The study identified two feasible Por-GNR hybrid structures, hybrid1 (straight) and hybrid2 (S-shaped), synthesized from existing carbon-based precursors and a porphyrin unit. DFT calculations revealed that hybrid2 possesses a small band gap (0.1-0.2 eV, depending on the functional used), a crucial feature for device applications. The introduction of an iron atom in the porphyrin center in hybrid2 led to a spin-polarized ground state (S=1) with a 3E electronic configuration due to the coupling between GNR and Fe-porphyrin states. A two-terminal device setup with Fe-hybrid2 sandwiched between H2-hybrid2 electrodes showed a spin-dependent Fano anti-resonance in the spin-down channel near the Fermi level. This Fano resonance is directly related to the Fe 3dxz orbital and is highly sensitive to the Fe spin state. Applying 3% uniaxial strain induced a spin crossover to S=2, drastically changing the transmission characteristics and demonstrating potential for mechanically driven spin filtering. CO adsorption on the Fe atom resulted in a spin crossover to S=0, completely quenching the magnetism and suggesting potential for chemical sensing applications. The Z2 topological invariant was calculated to be 1 for both hybrid1 and hybrid2, indicating a topologically non-trivial phase.

The findings demonstrate the significant potential of Por-GNR hybrids for spintronics and chemical sensing. The tunability of the spin state through mechanical strain and chemical adsorption opens up avenues for creating novel spintronic devices, such as mechanically driven spin filters. The clear correlation between the Fe spin state and the conductance, evident in the Fano anti-resonance, establishes the feasibility of chemical sensors based on these hybrids. The small band gap of hybrid2 makes it a particularly attractive candidate for device electrodes. The observed spin crossover behavior is consistent with previously reported findings on Fe-porphyrin systems. The successful demonstration of spin state manipulation through external stimuli underscores the versatility and controllability of these hybrid nanostructures. The research contributes to the advancement of carbon-based spintronics by providing a detailed understanding of the electronic and transport properties of these novel materials.

This study successfully demonstrated the tunable spin and conductance properties of novel porphyrin-graphene nanoribbon hybrids. The small band gap of hybrid2, the spin polarization induced by Fe incorporation, the Fano anti-resonance in spin transport, and the controllable spin crossover via strain and chemical adsorption, highlight their potential for both spintronics and chemical sensing. Future work should explore surface effects (Kondo resonance), topological quantum phases, spin-spin interactions, and the potential of extending these findings to two-dimensional structures.

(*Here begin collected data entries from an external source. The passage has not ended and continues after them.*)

--- /design/flow/design.v ---
module DecoupledMultiplyAndAccumulate(
  input         clock,
  input         reset,
  output        io_in_ready,
  input         io_in_valid,
  input  [31:0] io_in_bits_x,
  input  [31:0] io_in_bits_y,
  input         io_in_bits_reset,
  output        io_out_valid,
  output [31:0] io_out_bits
);
  reg  stateReg;  
  reg [31:0] xReg;  
  reg [31:0] yReg;  
  reg  resetReg;  
  reg [31:0] accReg;  
  wire  _T = ~stateReg;  
  wire  _GEN_3 = io_in_valid | stateReg;  
  wire [63:0] _T_4 = $signed(xReg) * $signed(yReg);  
  wire [63:0] _GEN_12 = {{32{accReg[31]}},accReg};  
  wire [63:0] _T_7 = $signed(_GEN_12) + $signed(_T_4);  
  wire [63:0] _GEN_4 = resetReg ? $signed(64'sh0) : $signed(_T_7);  
  wire [63:0] _GEN_6 = stateReg ? $signed(_GEN_4) : $signed({{32{accReg[31]}},accReg});  
  wire [63:0] _GEN_11 = _T ? $signed({{32{accReg[31]}},accReg}) : $signed(_GEN_6);  
  assign io_in_ready = ~stateReg;  
  assign io_out_valid = ~stateReg;  
  assign io_out_bits = accReg;  
  always @(posedge clock) begin
    if (reset) begin  
      stateReg <= 1'h0;  
    end else if (_T) begin  
      stateReg <= _GEN_3;
    end else if (stateReg) begin  
      stateReg <= 1'h0;  
    end
    if (reset) begin  
      xReg <= 32'sh0;  
    end else if (_T) begin  
      if (io_in_valid) begin  
        xReg <= io_in_bits_x;  
      end
    end
    if (reset) begin  
      yReg <= 32'sh0;  
    end else if (_T) begin  
      if (io_in_valid) begin  
        yReg <= io_in_bits_y;  
      end
    end
    if (reset) begin  
      resetReg <= 1'h0;  
    end else if (_T) begin  
      if (io_in_valid) begin  
        resetReg <= io_in_bits_reset;  
      end
    end
    if (reset) begin  
      accReg <= 32'sh0;  
    end else begin
      accReg <= _GEN_11[31:0];
    end
  end
endmodule
module DotProduct(
  input         clock,
  input         reset,
  output        io_in_ready,
  input         io_in_valid,
  input  [31:0] io_in_bits_x_0,
  input  [31:0] io_in_bits_x_1,
  input  [31:0] io_in_bits_x_2,
  input  [31:0] io_in_bits_x_3,
  input  [31:0] io_in_bits_y_0,
  input  [31:0] io_in_bits_y_1,
  input  [31:0] io_in_bits_y_2,
  input  [31:0] io_in_bits_y_3,
  input         io_out_ready,
  output        io_out_valid,
  output [31:0] io_out_bits
);
  wire  pe_clock;  
  wire  pe_reset;  
  wire  pe_io_in_ready;  
  wire  pe_io_in_valid;  
  wire [31:0] pe_io_in_bits_x;  
  wire [31:0] pe_io_in_bits_y;  
  wire  pe_io_in_bits_reset;  
  wire  pe_io_out_valid;  
  wire [31:0] pe_io_out_bits;  
  reg [31:0] xRegs_0;  
  reg [31:0] xRegs_1;  
  reg [31:0] xRegs_2;  
  reg [31:0] xRegs_3;  
  reg [31:0] yRegs_0;  
  reg [31:0] yRegs_1;  
  reg [31:0] yRegs_2;  
  reg [31:0] yRegs_3;  
  reg [2:0] stateReg;  
  reg [2:0] cntReg;  
  wire  _T_6 = 3'h0 == stateReg;  
  wire  _T_7 = 3'h1 == stateReg;  
  wire [31:0] _GEN_11 = 2'h1 == cntReg[1:0] ? $signed(xRegs_1) : $signed(xRegs_0);  
  wire [31:0] _GEN_12 = 2'h2 == cntReg[1:0] ? $signed(xRegs_2) : $signed(_GEN_11);  
  wire [31:0] _GEN_13 = 2'h3 == cntReg[1:0] ? $signed(xRegs_3) : $signed(_GEN_12);  
  wire [31:0] _GEN_15 = 2'h1 == cntReg[1:0] ? $signed(yRegs_1) : $signed(yRegs_0);  
  wire [31:0] _GEN_16 = 2'h2 == cntReg[1:0] ? $signed(yRegs_2) : $signed(_GEN_15);  
  wire [31:0] _GEN_17 = 2'h3 == cntReg[1:0] ? $signed(yRegs_3) : $signed(_GEN_16);  
  wire [31:0] _GEN_18 = pe_io_in_ready ? $signed(_GEN_13) : $signed(32'sh0);  
  wire [31:0] _GEN_19 = pe_io_in_ready ? $signed(_GEN_17) : $signed(32'sh0);  
  wire  _T_10 = 3'h2 == stateReg;  
  wire [2:0] _T_12 = cntReg + 3'h1;  
  wire [2:0] _GEN_21 = cntReg == 3'h3 ? 3'h3 : 3'h1;  
  wire [2:0] _GEN_22 = pe_io_out_valid ? _T_12 : cntReg;  
  wire [2:0] _GEN_23 = pe_io_out_valid ? _GEN_21 : stateReg;  
  wire  _T_14 = 3'h3 == stateReg;  
  wire [2:0] _GEN_24 = io_out_ready ? 3'h4 : stateReg;  
  wire  _T_15 = 3'h4 == stateReg;  
  wire  _GEN_25 = pe_io_in_ready;  
  wire [2:0] _GEN_26 = pe_io_in_ready ? 3'h0 : stateReg;  
  wire [2:0] _GEN_28 = _T_15 ? _GEN_26 : stateReg;  
  wire [2:0] _GEN_29 = _T_14 ? _GEN_24 : _GEN_28;  
  wire  _GEN_30 = _T_14 ? 1'h0 : _T_15 & _GEN_25;  
  wire  _GEN_33 = _T_10 ? 1'h0 : _GEN_30;  
  wire [31:0] _GEN_34 = _T_7 ? $signed(_GEN_18) : $signed(32'sh0);  
  wire [31:0] _GEN_35 = _T_7 ? $signed(_GEN_19) : $signed(32'sh0);  
  wire  _GEN_38 = _T_7 ? 1'h0 : _GEN_33;  
  DecoupledMultiplyAndAccumulate pe (  
    .clock(pe_clock),
    .reset(pe_reset),
    .io_in_ready(pe_io_in_ready),
    .io_in_valid(pe_io_in_valid),
    .io_in_bits_x(pe_io_in_bits_x),
    .io_in_bits_y(pe_io_in_bits_y),
    .io_in_bits_reset(pe_io_in_bits_reset),
    .io_out_valid(pe_io_out_valid),
    .io_out_bits(pe_io_out_bits)
  );
  assign io_in_ready = stateReg == 3'h0;  
  assign io_out_valid = stateReg == 3'h3;  
  assign io_out_bits = pe_io_out_bits;  
  assign pe_clock = clock;
  assign pe_reset = reset;
  assign pe_io_in_valid = stateReg == 3'h1 | stateReg == 3'h4;  
  assign pe_io_in_bits_x = _T_6 ? $signed(32'sh0) : $signed(_GEN_34);  
  assign pe_io_in_bits_y = _T_6 ? $signed(32'sh0) : $signed(_GEN_35);  
  assign pe_io_in_bits_reset = _T_6 ? 1'h0 : _GEN_38;  
  always @(posedge clock) begin
    if (reset) begin  
      xRegs_0 <= 32'sh0;  
    end else if (_T_6) begin  
      if (io_in_valid) begin  
        xRegs_0 <= io_in_bits_x_0;  
      end
    end
    if (reset) begin  
      xRegs_1 <= 32'sh0;  
    end else if (_T_6) begin  
      if (io_in_valid) begin  
        xRegs_1 <= io_in_bits_x_1;  
      end
    end
    if (reset) begin  
      xRegs_2 <= 32'sh0;  
    end else if (_T_6) begin  
      if (io_in_valid) begin  
        xRegs_2 <= io_in_bits_x_2;  
      end
    end
    if (reset) begin  
      xRegs_3 <= 32'sh0;  
    end else if (_T_6) begin  
      if (io_in_valid) begin  
        xRegs_3 <= io_in_bits_x_3;  
      end
    end
    if (reset) begin  
      yRegs_0 <= 32'sh0;  
    end else if (_T_6) begin  
      if (io_in_valid) begin  
        yRegs_0 <= io_in_bits_y_0;  
      end
    end
    if (reset) begin  
      yRegs_1 <= 32'sh0;  
    end else if (_T_6) begin  
      if (io_in_valid) begin  
        yRegs_1 <= io_in_bits_y_1;  
      end
    end
    if (reset) begin  
      yRegs_2 <= 32'sh0;  
    end else if (_T_6) begin  
      if (io_in_valid) begin  
        yRegs_2 <= io_in_bits_y_2;  
      end
    end
    if (reset) begin  
      yRegs_3 <= 32'sh0;  
    end else if (_T_6) begin  
      if (io_in_valid) begin  
        yRegs_3 <= io_in_bits_y_3;  
      end
    end
    if (reset) begin  
      stateReg <= 3'h0;  
    end else if (_T_6) begin  
      if (io_in_valid) begin  
        stateReg <= 3'h1;  
      end
    end else if (_T_7) begin  
      if (pe_io_in_ready) begin  
        stateReg <= 3'h2;  
      end
    end else if (_T_10) begin  
      stateReg <= _GEN_23;
    end else begin
      stateReg <= _GEN_29;
    end
    if (reset) begin  
      cntReg <= 3'h0;  
    end else if (_T_6) begin  
      if (io_in_valid) begin  
        cntReg <= 3'h0;  
      end
    end else if (!(_T_7)) begin  
      if (_T_10) begin  
        cntReg <= _GEN_22;
      end
    end
  end
endmodule
--- /design/flow/run.sh ---
#!/bin/bash
# OpenROAD 26Q1-2900-gdf79404cd8, Yosys 0.63+post, stock flow scripts
make -C /OpenROAD-flow-scripts/flow DESIGN_CONFIG=/design/flow/config.mk WORK_HOME=/design/flow/orfs finish
--- /design/flow/config.mk ---
export PLATFORM = sky130hd
export DESIGN_NAME = DotProduct
export DESIGN_NICKNAME = DotProduct
export VERILOG_FILES = /design/flow/design.v
export SDC_FILE = /design/flow/constraint.sdc
export NUM_CORES = 4
export LEC_CHECK = 1
export CORE_UTILIZATION = 30
--- /design/flow/constraint.sdc ---
current_design DotProduct

set clk_period 16.4
set clk_io_pct 0.2

create_clock -name clk0 -period $clk_period [get_ports {clock}]

set non_clock_inputs [all_inputs -no_clocks]
set_input_delay [expr $clk_period * $clk_io_pct] -clock clk0 $non_clock_inputs
set_output_delay [expr $clk_period * $clk_io_pct] -clock clk0 [all_outputs]
==> reports/results.tsv <==
stage	metric	value	unit
critical_path	Setup crit end kind	flop	
synth	Adder Area Share	0.343	
floorplanning	starting density of the core	0.305	
synth	Mux area share	0.0208	
floorplanning	Die Wd	325	um
floorplanning	Die Ht	325	um
pwr	Leakage	0.0161	uW
cts	Num CTS Buffers	44	
cts	root buffer cell	clkbuf_16	
layout	area grow syn2layout	18.4	%
timing	Final Hold Viols	0	
timing	Tmin final	7.50	ns
place	PortBufs	293	
hold_path	hold crit path type	reg -> reg	
timing	clk_skew	0.0507	ns
synth	top cells by area	fa_1, dfxtp_1, nand2_1	
cts	CTS tree	yes	
timing	Tcrit/Tclk final	0.457	
route	Avg Vias per Cell	4.54	
critical_path	CP max FO	17	
layout	layout cells sized above 1	0.0376	
cts	post_cts resized	0	
critical_path	CP max stage cell	dfxtp_1	
synth	dominant register cell	dfxtp_1	
cts	H-tree depth	2	
timing	Worst slew margin	0.422	
synth	Synth area leader	fa_1	
floorplanning	# IOs	294	
synth	yosys stat area	31200	um2
pwr	maximum vdd drop	0.0000743	V
route	Wirelength per Cell	16.6	um
synth	Commonest cells post-synth	nand2_1, inv_1, fa_1, dfxtp_1, a21oi_1	
cts	hold_buf cts	0	
place	HPWL Detailed	66300	um
route	Pre-antenna DRT Iters	5	
synth	cells after synthesis	3725	
timing	Fmax	0.133	GHz
timing	setup repair after global routing missed its margin	no	
timing	worst slew pin tran	0.866	ns
route	post-route ant nets	0	
synth	Area leader share	0.281	
floorplanning	# rows	117	
timing	hold slack final	0.453	ns
status	outcome	completed	
synth	post-synthesis xor/xnor area fraction	0.0247	
synth	Synth Seq Share	0.232	
synth	most numerous cell in the Yosys netlist	nand2_1	
grt	GRT overflow	0	
grt	initial antenna violation count	3	
layout	fillers	10500	
cts	clock sink count	362	
flow_run	Max-cap violations	0	
cts	Clock Path Buffers	3	
route	initial drt markers	1068	
grt	largest net degree at the start of global routing	156	
cts	clock-pin slew on the worst setup and hold paths	0.06	ns
cts	Late-Pin Clk Latency	0.62	ns
synth	Async S/R FF share, synth	0	
flow_run	Log Warnings	31	
synth	EDFF count, synth	0	
timing	Setup TNS Final	0	ns
critical_path	type of origin of the critical path	flop	
critical_path	Most common cell on crit path	fa_1	
route	via count	24000	
layout	final core occ	0.361	
synth	FF+latch count, synth	362	
timing	Final setup violation count	0	
synth	synth unique cells	48	
synth	Mapped Avg Cell Area	8.38	um2
critical_path	slowest stage delay, CP	0.62	ns
floorplanning	die area	105000	um2
synth	comb area leader	adder cells	
grt	GRT Overall Usage	0.175	
synth	cells in synth_stat.txt	3725	
synth	simple share	0.184	
pwr	PwrDens	59.5	nW/um2
synth	mapped cell area	31200	um2
critical_path	worst path required time	16.87	ns
floorplanning	Core Area	102000	um2
route	Post-route DRC	0	
synth	Syn. warnings	2	
grt	global-route wire length before repair	140000	um
grt	vias in the first global route	24500	
place	placer congestion estimate	0.925	
cts	# Post-CTS Setup Buffers	0	
critical_path	arrival time worst endpoint	7.97	ns
route	final WL	87500	um
timing	max-slew violations	0	
critical_path	crit path kind	reg -> reg	
synth	aoi share	0.101	
## power by group
group | total [uW] | switching (uW) | internal [uW]
Clock | 1040 | 423 | 616
Sequential | 941 | 22.7 | 918
Combinational | 219 | 120 | 99.2
## final timing paths
check | from | to | slack, ns | cells past startpoint
min | yRegs_2[5] | yRegs_2[5] | 0.45 | 2
max | pe.yReg[3] | pe.accReg[31] | 8.90 | 25
min reg2reg | yRegs_2[5] | yRegs_2[5] | 0.45 | 2
max reg2reg | pe.yReg[3] | pe.accReg[31] | 8.90 | 25
## cell families after synthesis
| group | after synthesis |
|---|---|
| XOR/XNOR | 88 |
| buffers and inverters | 774 |
| AND-OR/OR-AND | 548 |
| AND/OR/NAND/NOR | 1295 |
| multiplexers | 65 |
| adder cells (fa/ha/maj) | 593 |
| flip-flops | 362 |
## critical path, delay by kind of cell, from the launching register on
kind	cells	cell delay [ns]
AOI/OAI and AO/OA	7	1.42
xor gates and xnor gates	1	0.09
adders and majority gates	9	4.25
buffers and inverters	5	0.48
DFF	1	0.62
and+or+nand+nor	3	0.51
## cell usage in the layout (no fill, tap or decap), types with 3 or more instances in the layout
| cell type | count |
|---|---|
| clkdlybuf4s50_1 | 292 |
| nand2_1 | 795 |
| nor2b_1 | 3 |
| a22oi_1 | 65 |
| fa_1 | 438 |
| nor3_1 | 7 |
| clkinv_2 | 8 |
| o21a_1 | 7 |
| a21oi_1 | 342 |
| clkbuf_8 | 8 |
| inv_6 | 3 |
| nand3_1 | 6 |
| a21o_1 | 13 |
| clkbuf_16 | 44 |
| and2_1 | 317 |
| xnor2_1 | 68 |
| nor2_1 | 144 |
| nand2b_1 | 3 |
| or3_1 | 4 |
| ha_1 | 152 |
| o21ai_0 | 70 |
| xor2_1 | 20 |
| buf_4 | 53 |
| mux2i_1 | 65 |
| bufinv_16 | 5 |
| dfxtp_1 | 362 |
| o2111ai_1 | 3 |
| clkbuf_1 | 6 |
| inv_1 | 528 |
| a22o_1 | 29 |
| ha_4 | 3 |
## stage by stage
| stage | cells | worst slack, ns | area [um2] | power, uW |
|---|---|---|---|---|
| 6_report | 5276 | 8.90 | 37000 | 2200 |
| 5_1_grt | 5276 | 8.45 | 37000 | 2290 |
| 4_1_cts | 5275 | 8.88 | 36900 | 2230 |
| 3_5_place_dp | 5194 | 8.94 | 35400 | 1180 |
| 3_3_place_gp | 5194 | 8.98 | 35400 | 1180 |
| 2_1_floorplan | 3725 | 9.36 | 31200 | 1070 |
## registers in the layout (all words and copies together) (netlist names)
signal	flops
yRegs_1	32
cntReg	3
pe.xReg	32
yRegs_3	32
pe.yReg	32
xRegs_0	32
pe.resetReg	1
xRegs_3	32
pe.stateReg	1
yRegs_0	32
pe.accReg	32
yRegs_2	32
xRegs_2	32
stateReg	5
xRegs_1	32
## per-layer routing
layer  routed length (um)  part of all wire  global-route usage
met2                40400              0.46               0.273
met3                 7610             0.087              0.0623
met4                 1760             0.020              0.0287
met1                37700              0.43               0.244
met5                   11           0.00013                   0
## layout make-up
type,instances,area (um2),share of cell area
inverter,528,1980,0.0536
antenna,1,2.50,0.0000677
multi-input combinational,2589,21100,0.571
clock inverter,23,310,0.00840
clock buffer,58,1230,0.0334
sequential,362,7250,0.196
timing repair buffer,347,3360,0.0908
tap,1368,1710,0.0463
No activity file was given, so power comes from the tool's default toggle rates.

The study's computational approach relies on DFT, which has inherent limitations in accurately describing strongly correlated systems. The consideration of only two specific hybrid structures may not fully encompass the range of possible structures and their properties. The experimental realization of these structures and their integration into functional devices require further investigation. The effects of temperature and environmental factors on the spin state and transport properties were not explicitly considered in this theoretical study.